Même si cette solution demande un temps d’adaptation pour les utilisateurs et nécessite que les infrastructures suivent (présence de bandes podotactiles), elle est très appréciée par les personnes malvoyantes qui l’ont testée, qui aimeraient la voir généralisée. Prochaine étape dans ce sens, la société NaviLens travaille avec Alstom pour équiper les rames de train.
Une autre version de l’application NaviLens utilisant les mêmes codes 2D est développée pour les voyageurs qui ne connaissent pas les gares ou ne parlent pas la langue – ce qui à Versailles est évidemment intéressant !

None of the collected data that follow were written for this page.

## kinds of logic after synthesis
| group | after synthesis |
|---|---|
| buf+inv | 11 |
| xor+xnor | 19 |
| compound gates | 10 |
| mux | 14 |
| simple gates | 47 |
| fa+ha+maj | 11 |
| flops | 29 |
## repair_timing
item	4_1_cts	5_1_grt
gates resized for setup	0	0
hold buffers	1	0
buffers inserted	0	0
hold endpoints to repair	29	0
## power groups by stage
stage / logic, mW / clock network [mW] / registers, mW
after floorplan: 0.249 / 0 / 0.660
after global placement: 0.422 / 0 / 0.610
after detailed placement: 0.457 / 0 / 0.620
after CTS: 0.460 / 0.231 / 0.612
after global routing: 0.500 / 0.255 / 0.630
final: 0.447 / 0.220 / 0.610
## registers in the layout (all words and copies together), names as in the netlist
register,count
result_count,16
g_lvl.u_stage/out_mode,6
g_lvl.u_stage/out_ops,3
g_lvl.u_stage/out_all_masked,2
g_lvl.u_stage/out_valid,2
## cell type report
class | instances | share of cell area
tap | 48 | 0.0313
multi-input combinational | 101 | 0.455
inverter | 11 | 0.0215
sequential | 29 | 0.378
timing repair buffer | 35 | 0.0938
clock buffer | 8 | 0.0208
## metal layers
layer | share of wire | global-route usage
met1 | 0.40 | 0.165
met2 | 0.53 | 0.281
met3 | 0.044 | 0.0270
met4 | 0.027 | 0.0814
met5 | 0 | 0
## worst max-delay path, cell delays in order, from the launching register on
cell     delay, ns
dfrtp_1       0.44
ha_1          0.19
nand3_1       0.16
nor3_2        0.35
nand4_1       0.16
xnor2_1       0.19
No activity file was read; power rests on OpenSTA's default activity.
## src/rtl/cpu_pkg.sv

```systemverilog
// rtl/cpu_pkg.sv - shared constants for the execute/memory pipeline boundary
package cpu_pkg;

    localparam int BIT_WISE = 64;

    // Flag bit positions, shared by e_flags and the condition-code register
    localparam int ZF = 0;
    localparam int SF = 1;
    localparam int OF = 2;
    localparam int CF = 3;

    localparam logic [3:0] INOP    = 4'h1;
    localparam logic [3:0] IRRMOVQ = 4'h2;
    localparam logic [3:0] IOPQ    = 4'h6;
    localparam logic [3:0] IJXX    = 4'h7;

    localparam logic [3:0] C_YES = 4'h0;
    localparam logic [3:0] C_LE  = 4'h1;
    localparam logic [3:0] C_L   = 4'h2;
    localparam logic [3:0] C_E   = 4'h3;
    localparam logic [3:0] C_NE  = 4'h4;
    localparam logic [3:0] C_GE  = 4'h5;
    localparam logic [3:0] C_G   = 4'h6;

    localparam logic [3:0] RNONE = 4'hF;

endpackage

```

## src/rtl/cond_eval.sv

```systemverilog
// rtl/cond_eval.sv - jXX/cmovXX condition evaluation from the condition codes
module cond_eval
    import cpu_pkg::*;
(
    input  logic [3:0] cc,
    input  logic [3:0] ifun,
    output logic       cnd
);

    logic w_lt;
    logic w_unused_cf;

    assign w_lt        = cc[SF] ^ cc[OF];
    // Carry is kept architecturally but no condition depends on it
    assign w_unused_cf = cc[CF];

    always_comb begin
        cnd = 1'b0;
        case (ifun)
            C_YES:   cnd = 1'b1;
            C_LE:    cnd = w_lt | cc[ZF];
            C_L:     cnd = w_lt;
            C_E:     cnd = cc[ZF];
            C_NE:    cnd = ~cc[ZF];
            C_GE:    cnd = ~w_lt;
            C_G:     cnd = ~w_lt & ~cc[ZF];
            default: cnd = 1'b0;
        endcase
    end

endmodule

```

## src/rtl/exec_mem_stage.sv

```systemverilog
// rtl/exec_mem_stage.sv - condition codes and the E-to-M pipeline register
module exec_mem_stage #(
    parameter int BIT_WISE = cpu_pkg::BIT_WISE
) (
    input  logic                clk,
    input  logic                rst_n,
    input  logic                e_valid,
    input  logic [3:0]          e_icode,
    input  logic [3:0]          e_ifun,
    input  logic [BIT_WISE-1:0] e_valE,
    input  logic [3:0]          e_flags,
    input  logic [BIT_WISE-1:0] e_valA,
    input  logic [3:0]          e_dstE,
    input  logic [3:0]          e_dstM,
    input  logic                exc_pending,
    input  logic                m_stall,
    input  logic                m_bubble,
    output logic [3:0]          cc_q,
    output logic                e_cnd,
    output logic                m_valid,
    output logic [3:0]          m_icode,
    output logic                m_cnd,
    output logic [BIT_WISE-1:0] m_valE,
    output logic [BIT_WISE-1:0] m_valA,
    output logic [3:0]          m_dstE,
    output logic [3:0]          m_dstM
);

    import cpu_pkg::*;

    logic [3:0]          r_cc;
    logic                r_m_valid;
    logic [3:0]          r_m_icode;
    logic                r_m_cnd;
    logic [BIT_WISE-1:0] r_m_valE;
    logic [BIT_WISE-1:0] r_m_valA;
    logic [3:0]          r_m_dstE;
    logic [3:0]          r_m_dstM;

    logic                w_cc_we;
    logic [3:0]          w_dstE;

    // Reads the registered codes, so an OPq updating CC is seen only by later instructions
    cond_eval u_cond_eval (
        .cc   (r_cc),
        .ifun (e_ifun),
        .cnd  (e_cnd)
    );

    assign w_cc_we = e_valid && (e_icode == IOPQ) && !exc_pending && !m_stall;
    assign w_dstE  = ((e_icode == IRRMOVQ) && !e_cnd) ? RNONE : e_dstE;

    always_ff @(posedge clk) begin
        if (!rst_n) begin
            r_cc <= 4'b0001;
        end else if (w_cc_we) begin
            r_cc <= e_flags;
        end
    end

    always_ff @(posedge clk) begin
        if (!rst_n || (!m_stall && (m_bubble || !e_valid))) begin
            r_m_valid <= 1'b0;
            r_m_icode <= INOP;
            r_m_cnd   <= 1'b0;
            r_m_valE  <= '0;
            r_m_valA  <= '0;
            r_m_dstE  <= RNONE;
            r_m_dstM  <= RNONE;
        end else if (!m_stall) begin
            r_m_valid <= 1'b1;
            r_m_icode <= e_icode;
            r_m_cnd   <= e_cnd;
            r_m_valE  <= e_valE;
            r_m_valA  <= e_valA;
            r_m_dstE  <= w_dstE;
            r_m_dstM  <= e_dstM;
        end
    end

    assign cc_q    = r_cc;
    assign m_valid = r_m_valid;
    assign m_icode = r_m_icode;
    assign m_cnd   = r_m_cnd;
    assign m_valE  = r_m_valE;
    assign m_valA  = r_m_valA;
    assign m_dstE  = r_m_dstE;
    assign m_dstM  = r_m_dstM;

endmodule

```

## config.mk

```make
export PLATFORM = sky130hd
export DESIGN_NAME = exec_mem_stage
export DESIGN_NICKNAME = d
export VERILOG_FILES = /design/src/rtl/cpu_pkg.sv /design/src/rtl/cond_eval.sv /design/src/rtl/exec_mem_stage.sv
export SDC_FILE = /design/constraint.sdc
export NUM_CORES = 1
export LEC_CHECK = 0
export ABC_AREA = 1
export CELL_PAD_IN_SITES_DETAIL_PLACEMENT = 0
export CELL_PAD_IN_SITES_GLOBAL_PLACEMENT = 1
export CORE_ASPECT_RATIO = 0.5
export CORE_MARGIN = 5
export CORE_UTILIZATION = 26
export CTS_CLUSTER_SIZE = 16
export DETAILED_ROUTE_END_ITERATION = 16
export GPL_TIMING_DRIVEN = 0
export PLACE_DENSITY = 0.85
export SYNTH_ARGS = -nofsm -noshare
export SYNTH_HDL_FRONTEND = slang
export SYNTH_SLANG_ARGS = --single-unit
```

## constraint.sdc

```tcl
create_clock -name clk -period 1.7 [get_ports clk]
set_clock_uncertainty 0.15 [all_clocks]
set_input_delay 0.255 -clock clk [delete_from_list [all_inputs] [get_ports clk]]
set_output_delay 0.255 -clock clk [all_outputs]
set_load 0.05 [all_outputs]
```

==> results.py <==
metrics = {
    "outcome": {
        "status": "finished, violations left",
        "violations": "negative setup slack",
    },
    "clock_network": {
        "htree_levels": 4,
        "clkTransAtPathRegs_ns": 0.06,
        "cts_buffers": 17,
        "cts_tree": "yes",
        "ctsRootBufferMaster": "clkbuf_16",
        "clk_latency_ns": 0.42,
        "cts_max_path_buffers": 2,
        "cts_sinks": 146,
        "ctsHoldBuffers": 0,
    },
    "timing": {
        "min_period_over_period_pct": 106,
        "rsz0062_at_grt": "true",
        "fmax_mhz": 556,
        "finalHoldViolations": 0,
        "final-max-slew-violation-count": 0,
        "tightest_slew_ns": 0.527,
        "setup_ws_ns": -0.0992,
        "layout_min_cycle_time_ns": 1.80,
        "max_slew_margin_pct": 64.9,
        "setup_viol": 2,
        "setup_tns_ns": -0.138,
    },
    "placed_design": {
        "dp_hpwl_microns": 16200,
        "detailed_place.area_sq_um": 8620,
        "gp_congestion": 0.844,
        "port_buffers": 299,
    },
    "route": {
        "routed_via_density": 4.41,
        "first_pass_iters": 5,
        "dr.first_iter.drc_count": 334,
        "wl_per_cell_microns": 16.6,
        "drt-total-wl_microns": 21100,
        "vias": 5612,
        "drc": 0,
        "ant_nets": 0,
    },
    "layout": {
        "drive_gt1_share_pct": 23.3,
        "final_nets": 1147,
        "area_growth_pct": 73.1,
        "filler_cell_count": 1900,
        "diodes": 0,
        "final_util_pct": 46.4,
        "final_area_sq_um": 9160,
    },
    "synth": {
        "ys_ff_latch": 146,
        "yosysSeqAreaShare_pct": 55.2,
        "syn-cell-area_sq_um": 5290,
        "syn_avg_cell_area_sq_um": 7.91,
        "syn_inst": 669,
        "syn-num-nets": 823,
        "yosysWarnings": 0,
        "synth_cell_types": 19,
    },
    "floorplan": {
        "die_h_microns": 111,
        "rows": 36,
        "core-area_sq_um": 19700,
        "fp.dieW_microns": 212,
        "pin_count": 301,
        "die-area_sq_um": 23500,
        "initial_core_util_pct": 26.8,
    },
    "critical_path": {
        "r2r_end": "m_dstE[3]",
        "path_class": "input pin to output port",
        "path_max_fanout": 3,
        "critPathArrivalTime_ns": 1.39,
        "start_kind": "input pin",
        "cp_data_required_time_ns": 1.29,
        "reg2reg_depth": 11,
        "r2r-start": "cc_q[1]",
        "r2r_slack_ns": 0.24,
        "cp-end-kind": "output port",
    },
    "grt": {
        "gr-total-overflow": 0,
        "antenna_found_initial": 0,
        "grt_pass1_vias": 5753,
        "grt_max_degree": 17,
        "grt_pass1_wl_microns": 32300,
        "track_usage_pct": 17.5,
    },
    "min_path": {
        "hold_depth": 4,
        "hold_path_class": "input pin to flip-flop",
        "worstHoldStart": "m_stall",
        "min_to": "m_icode[1]",
    },
    "power": {
        "p_leak_nw": 3.60,
        "ir_drop_v": 0.000606,
        "power_density_nw_per_um2": 997,
    },
    "run": {
        "cap_violations": 0,
    },
}
## worst max-delay path, cell delays in order
cell and delay [ns]:
clkdlybuf4s50_1 0.52, nand2_1 0.08, and2_1 0.16, nand2_1 0.06, nand2_1 0.06, nand2_2 0.08, inv_2 0.04, buf_8 0.14
## final cells by class
type                            instances  area [sq um]  area share (%)
Clock buffer                           19           443            4.84
Inverter                               17          66.3           0.724
Clock inverter                         13           158            1.72
Sequential cell                       146          2930            31.9
Timing Repair Buffer                  305          2920            31.8
Buffer                                 45           216            2.36
Multi-Input combinational cell        461          2100            22.9
Tap cell                              266           333            3.63
## how the worst max path moves through the flow
stage | startpoint | endpoint | slack, ns | depth (start not counted)
after floorplan | cc_q[2] | e_cnd | 0.09 | 8
after global placement | e_ifun[0] | e_cnd | -0.76 | 9
after detailed placement | e_ifun[0] | e_cnd | -0.77 | 9
after CTS | cc_q[2] | e_cnd | -0.17 | 8
after global routing | cc_q[2] | e_cnd | -0.22 | 9
final | e_ifun[0] | e_cnd | -0.1 | 8
## power breakdown
| group | internal (W) | leakage, nW | switching, W |
|---|---|---|---|
| sequential | 0.00356 | 1.19 | 0.0000750 |
| clock | 0.00235 | 0.297 | 0.00154 |
| combinational | 0.000619 | 2.10 | 0.000988 |
## cells in the final DEF, fill, tap and decap left out, types with 6 or more instances in the layout
master / n
a21oi_1: 98
a21oi_2: 40
buf_4: 6
clkbuf_1: 31
clkbuf_16: 17
clkbuf_2: 49
clkdlybuf4s15_1: 15
clkdlybuf4s15_2: 84
clkdlybuf4s50_1: 152
dfxtp_1: 143
inv_1: 11
nand2_1: 291
nand3_1: 8
nor2_1: 11
## per-stage QoR
step           std cells  hold WS (ns)  power [W]  worst slack [ns]
4_1_cts             1266         0.140    0.00928            -0.165
5_1_grt             1272         0.187    0.00950            -0.216
2_1_floorplan        669         0.189    0.00459            0.0921
6_report            1272         0.168    0.00914           -0.0992
3_3_place_gp        1234         0.294    0.00537            -0.759
3_5_place_dp        1234         0.304    0.00538            -0.772
## state kept, by name, indices dropped and copies added, names as in the netlist
name,flops
cc_q,4
m_icode,4
m_dstM,4
m_valA,64
m_valid,1
m_dstE,4
m_cnd,1
m_valE,64
## what timing repair did
action / CTS / global route
cloned: 0 / 0
endpoints found under the setup margin: 174 / 165
resized for setup: 386 / 55
setup buffers: 0 / 6
pin swaps: 1 / 5
## cells by family (layout without fill, tap and decap cells)
logic type | Yosys count | count (layout) | synth area share (%)
simple gates | 317 | 317 | 22.8
compound gates | 144 | 144 | 16.7
flops | 146 | 146 | 55.2
buf+inv | 62 | 399 | 5.20
## synthesized netlist by cell type, drive strengths merged
| cell type | n | area (sq um) |
|---|---|---|
| nor3 | 1 | 5.00 |
| a21oi | 139 | 857 |
| nor4 | 1 | 6.26 |
| nand3 | 8 | 40.0 |
| inv | 17 | 63.8 |
| buf | 13 | 91.3 |
| clkbuf | 32 | 120 |
| or2 | 1 | 6.26 |
| and2 | 1 | 6.26 |
| nand2 | 294 | 1100 |
| o21bai | 1 | 7.51 |
| nor2 | 11 | 41.3 |
| dfxtp | 146 | 2920 |
| o21ai | 4 | 20.0 |
## per-layer routing
layer	share of wire (%)	track usage [%]	vias to the layer above
li1	-	-	2781
met1	41	20.6	2648
met2	51	31.0	138
met3	3.8	3.17	45
met4	3.6	7.93	0
met5	0	0	-
Power figures use the tool's default switching activity.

Okeenea également développe une application de guidage appelée Evelity. Celle-ci a vocation à fonctionner partout, y compris dans les bâtiments. Elle fonctionne à l’intérieur à l’aide de balises Bluetooth qui permettent de localiser le smartphone de l’utilisateur par triangulation, à l’instar du GPS. La particularité de cette application est qu’elle s’adresse à tous types de handicaps, s’adaptant aux besoins spécifiques, paramétrables par l’utilisateur (escalier, ascenseur par ex…). Un back office est dédié aux opérateurs qui peuvent par exemple fermer des voies de déplacement.
La vision de Sylvain Denoncin, président d’Okeenea est qu’ « il faut créer un assistant personnel à mobilité dont le facteur clé de succès sera la capacité à s’adapter aux besoins des utilisateurs ».
Le guidage de l’usager est réalisé en vocal, ce qui convient bien aux personnes malvoyantes mais aussi par exemple aux personnes en fauteuil roulant, qui ont besoin de leurs deux mains. Le système permet de garder le téléphone dans sa poche.
Déployée dans le métro de Marseille, dans une tour tertiaire à Lyon, en cours de déploiement ou de test à Paris sur le changement de tram 3a-3b, à Lille, à Lyon ou encore à New-York, l’application continue d’évoluer.
Ainsi ce mouvement, suite à la LOM, apporte de la data standardisée et actualisée, ce qui est primordial. « Reste aujourd’hui à fournir aux utilisateurs des services les plus interopérables possibles, centrés sur l’usage et pas sur la technologie, et qui permettent d’avoir une réelle mobilité sur toute la chaine de déplacement incluant les transports, la voirie et les établissements recevant du public », insiste Sylvain Denoncin.
« Des aménagements, de l’information pour l’usage et de l’humain : il faut de la complémentarité entre ces briques » pour améliorer l’accessibilité des transports à tous, synthétise Muriel Larrouy.